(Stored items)
Background: an optimization exercise with open tools, aiming at small area, a short achievable clock period and few clock cycles per item. Do not read the settings as production practice.
Where RTL was checked, it was by simulation tests only, not by an equivalence proof against the original.
Function not checked in run 2: the RTL went through the layout flow alone.
Power and IR drop assume default switching activity.

==> flow/design.v (outline; a module is shown in full before it is edited, if it fits) <==
// module dot8: 3086 lines
// module systolic_mm_top: 109 lines
module systolic_mm_top (
    input  logic                  clk,
    input  logic                  rst,
    input  logic                  in_valid,
    input  logic [8-1:0] in_data,
    output logic                  out_valid,
    output logic [8-1:0] out_data,
    output logic                  busy,
    output logic                  done
);
  // ...
==> flow/flow/run.sh <==
#!/bin/bash
# Standard ORFS layout, except that synthesis skips the "abc -fast" pass of
# yosys synth's fine step (synth -noabc), so extract_fa sees the adder
# logic as written instead of after an ABC remap that flips polarities and
# leaves inverters around the full-adder cells. Everything else is the standard flow's
# standard.sh and synth_recipe.tcl unchanged.
set -euo pipefail
cd "$(dirname "$0")/.."
first='proc synth {args} { yosys synth -nofsm -noshare {*}$args }'
[[ "$(head -1 synth_recipe.tcl)" == "$first" ]] || { echo "unexpected synth_recipe.tcl" >&2; exit 1; }
{ echo 'proc synth {args} { yosys synth -nofsm -noshare -noabc {*}$args }'; tail -n +2 synth_recipe.tcl; } > noabc_synth.tcl
grep -q "SYNTH_SCRIPT=$PWD/synth_recipe.tcl" standard.sh || { echo "unexpected standard.sh" >&2; exit 1; }
sed "s#SYNTH_SCRIPT=$PWD/synth_recipe.tcl#SYNTH_SCRIPT=$PWD/noabc_synth.tcl#" standard.sh > noabc_standard.sh
bash noabc_standard.sh > layout.log 2>&1
==> flow/standard.sh <==
#!/bin/bash
# synth_recipe.tcl (not shown) runs the flow's synth.tcl, then flattens the netlist and writes it again
# the make line also repeats each setting of config.mk as NAME=value (left out here)
make -C /OpenROAD-flow-scripts/flow DESIGN_CONFIG=/design/flow/config.mk WORK_HOME=/design/flow/orfs CLKGATE_MAP_FILE= SYNTH_SCRIPT=/design/flow/synth_recipe.tcl "${@:-finish}"
==> flow/config.mk <==
export PLATFORM = sky130hd
export DESIGN_NAME = systolic_mm_top
export DESIGN_NICKNAME = systolic_mm_top
export VERILOG_FILES = /design/flow/design.v
export SDC_FILE = /design/flow/constraint.sdc
export NUM_CORES = 4
export LEC_CHECK = 0
export CAP_MARGIN = 20
export CORE_MARGIN = 2
export CORE_UTILIZATION = 70
export CTS_BUF_LIST = sky130_fd_sc_hd__clkbuf_8 sky130_fd_sc_hd__clkbuf_16
export CTS_CLUSTER_DIAMETER = 50
export CTS_CLUSTER_SIZE = 20
export SETUP_SLACK_MARGIN = 3.7
export SLEW_MARGIN = 20
==> flow/constraint.sdc <==
create_clock -name core_clock -period 6.0 [get_ports {clk}]
set_input_delay 1.2000 -clock core_clock [delete_from_list [all_inputs] [get_ports {clk}]]
set_output_delay 1.2000 -clock core_clock [all_outputs]
set_load 0.01 [all_outputs]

→ **PROBLEM TO WORK ON**
Reprint every entry exactly.

→ **YOUR RESPONSE**
Background: an optimization exercise with open tools, aiming at small area, a short achievable clock period and few clock cycles per item. Do not read the settings as production practice.
Where RTL was checked, it was by simulation tests only, not by an equivalence proof against the original.
Function not checked in run 2: the RTL went through the layout flow alone.
Power and IR drop assume default switching activity.

==> flow/design.v (outline; a module is shown in full before it is edited, if it fits) <==
// module dot8: 3086 lines
// module systolic_mm_top: 109 lines
module systolic_mm_top (
    input  logic                  clk,
    input  logic                  rst,
    input  logic                  in_valid,
    input  logic [8-1:0] in_data,
    output logic                  out_valid,
    output logic [8-1:0] out_data,
    output logic                  busy,
    output logic                  done
);
  // ...
==> flow/flow/run.sh <==
#!/bin/bash
# Standard ORFS layout, except that synthesis skips the "abc -fast" pass of
# yosys synth's fine step (synth -noabc), so extract_fa sees the adder
# logic as written instead of after an ABC remap that flips polarities and
# leaves inverters around the full-adder cells. Everything else is the standard flow's
# standard.sh and synth_recipe.tcl unchanged.
set -euo pipefail
cd "$(dirname "$0")/.."
first='proc synth {args} { yosys synth -nofsm -noshare {*}$args }'
[[ "$(head -1 synth_recipe.tcl)" == "$first" ]] || { echo "unexpected synth_recipe.tcl" >&2; exit 1; }
{ echo 'proc synth {args} { yosys synth -nofsm -noshare -noabc {*}$args }'; tail -n +2 synth_recipe.tcl; } > noabc_synth.tcl
grep -q "SYNTH_SCRIPT=$PWD/synth_recipe.tcl" standard.sh || { echo "unexpected standard.sh" >&2; exit 1; }
sed "s#SYNTH_SCRIPT=$PWD/synth_recipe.tcl#SYNTH_SCRIPT=$PWD/noabc_synth.tcl#" standard.sh > noabc_standard.sh
bash noabc_standard.sh > layout.log 2>&1
==> flow/standard.sh <==
#!/bin/bash
# synth_recipe.tcl (not shown) runs the flow's synth.tcl, then flattens the netlist and writes it again
# the make line also repeats each setting of config.mk as NAME=value (left out here)
make -C /OpenROAD-flow-scripts/flow DESIGN_CONFIG=/design/flow/config.mk WORK_HOME=/design/flow/orfs CLKGATE_MAP_FILE= SYNTH_SCRIPT=/design/flow/synth_recipe.tcl "${@:-finish}"
==> flow/config.mk <==
export PLATFORM = sky130hd
export DESIGN_NAME = systolic_mm_top
export DESIGN_NICKNAME = systolic_mm_top
export VERILOG_FILES = /design/flow/design.v
export SDC_FILE = /design/flow/constraint.sdc
export NUM_CORES = 4
export LEC_CHECK = 0
export CAP_MARGIN = 20
export CORE_MARGIN = 2
export CORE_UTILIZATION = 70
export CTS_BUF_LIST = sky130_fd_sc_hd__clkbuf_8 sky130_fd_sc_hd__clkbuf_16
export CTS_CLUSTER_DIAMETER = 50
export CTS_CLUSTER_SIZE = 20
export SETUP_SLACK_MARGIN = 3.7
export SLEW_MARGIN = 20
==> flow/constraint.sdc <==
create_clock -name core_clock -period 6.0 [get_ports {clk}]
set_input_delay 1.2000 -clock core_clock [delete_from_list [all_inputs] [get_ports {clk}]]
set_output_delay 1.2000 -clock core_clock [all_outputs]
set_load 0.01 [all_outputs]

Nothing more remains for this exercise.